Provided material:
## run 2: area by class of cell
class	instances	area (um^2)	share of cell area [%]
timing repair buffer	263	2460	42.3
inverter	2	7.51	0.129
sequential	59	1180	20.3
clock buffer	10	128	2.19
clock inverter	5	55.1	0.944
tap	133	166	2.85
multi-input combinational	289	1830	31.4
===== src/rtl/lfsr_prbs_ctrl.sv =====
// Command-driven PRBS sequencer: streams N LFSR states on a valid/ready
// port, flags the final beat and guards against zero seeds and mid-run commands.
module lfsr_prbs_ctrl
    import lfsr_ctrl_pkg::*;
#(
    parameter int               WIDTH = DEF_WIDTH,
    parameter logic [WIDTH-1:0] TAPS  = DEF_TAPS,
    parameter logic [WIDTH-1:0] SEED  = DEF_SEED,
    parameter int               CNT_W = DEF_CNT_W
) (
    input  logic             clk,
    input  logic             rst_b,
    input  logic             cmd_valid,
    output logic             cmd_ready,
    input  logic [1:0]       cmd_op,
    input  logic [WIDTH-1:0] cmd_data,
    output logic             out_valid,
    input  logic             out_ready,
    output logic [WIDTH-1:0] out_data,
    output logic             out_last,
    output logic             busy,
    output logic             done,
    output logic             lockup_err,
    output logic             cmd_err
);

    state_e           state_q, state_d;
    logic [CNT_W-1:0] rem_q, rem_d;
    logic             done_d, lock_d, cerr_d;
    logic             step_en, load_en;
    logic             hs, is_last;
    cmd_op_e          op;
    logic [CNT_W-1:0] cnt;

    assign op        = cmd_op_e'(cmd_op);
    assign cnt       = cmd_data[CNT_W-1:0];
    assign cmd_ready = 1'b1;
    assign busy      = (state_q == ST_RUN);
    assign out_valid = busy;
    assign is_last   = (rem_q == CNT_W'(1));
    assign out_last  = busy & is_last;
    assign hs        = out_valid & out_ready;

    lfsr_step #(
        .WIDTH (WIDTH),
        .TAPS  (TAPS),
        .SEED  (SEED)
    ) u_lfsr (
        .clk      (clk),
        .rst_b    (rst_b),
        .en       (step_en),
        .load     (load_en),
        .load_val (cmd_data),
        .state    (out_data)
    );

    always_comb begin
        state_d = state_q;
        rem_d   = rem_q;
        done_d  = 1'b0;
        lock_d  = lockup_err;
        cerr_d  = cmd_err;
        step_en = 1'b0;
        load_en = 1'b0;
        case (state_q)
            ST_IDLE: begin
                if (cmd_valid) begin
                    case (op)
                        OP_LOAD_SEED: begin
                            if (|cmd_data) load_en = 1'b1;
                            else           lock_d  = 1'b1;
                        end
                        OP_RUN: begin
                            if (|cnt) begin
                                rem_d   = cnt;
                                state_d = ST_RUN;
                            end else begin
                                done_d = 1'b1;
                            end
                        end
                        default: ;
                    endcase
                end
            end
            ST_RUN: begin
                if (hs) begin
                    step_en = 1'b1;
                    rem_d   = rem_q - 1'b1;
                    if (is_last) begin
                        state_d = ST_IDLE;
                        done_d  = 1'b1;
                    end
                end
                // STOP folds into the same done pulse as a coincident last beat
                if (cmd_valid) begin
                    case (op)
                        OP_STOP: begin
                            state_d = ST_IDLE;
                            rem_d   = '0;
                            done_d  = 1'b1;
                        end
                        OP_LOAD_SEED, OP_RUN: cerr_d = 1'b1;
                        default: ;
                    endcase
                end
            end
            default: ;
        endcase
    end

    always_ff @(posedge clk or negedge rst_b) begin
        if (!rst_b) begin
            state_q    <= ST_IDLE;
            rem_q      <= '0;
            done       <= 1'b0;
            lockup_err <= 1'b0;
            cmd_err    <= 1'b0;
        end else begin
            state_q    <= state_d;
            rem_q      <= rem_d;
            done       <= done_d;
            lockup_err <= lock_d;
            cmd_err    <= cerr_d;
        end
    end

endmodule
===== src/rtl/cam_cfg_sequencer_pkg.sv =====
// Shared types and constants for the camera configuration sequencer.
// Latency: n/a (declarations only).
// Backpressure: n/a.
package cam_cfg_sequencer_pkg;

    typedef enum logic [3:0] {
        IDLE,
        FETCH,
        DECODE,
        ISSUE,
        WAIT_RSP,
        GAP,
        DELAY,
        DONE,
        FAIL
    } state_e;

    // Table entry that terminates the sequence early.
    localparam logic [15:0] END_MARK   = 16'hFFFF;
    // Register address that turns an entry into a millisecond delay.
    localparam logic [7:0]  DELAY_ADDR = 8'hFF;

endpackage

What the task asks: Each line of the entries holding the string "else" should be found and copied.

Written response:
                            else           lock_d  = 1'b1;
                            end else begin
        end else begin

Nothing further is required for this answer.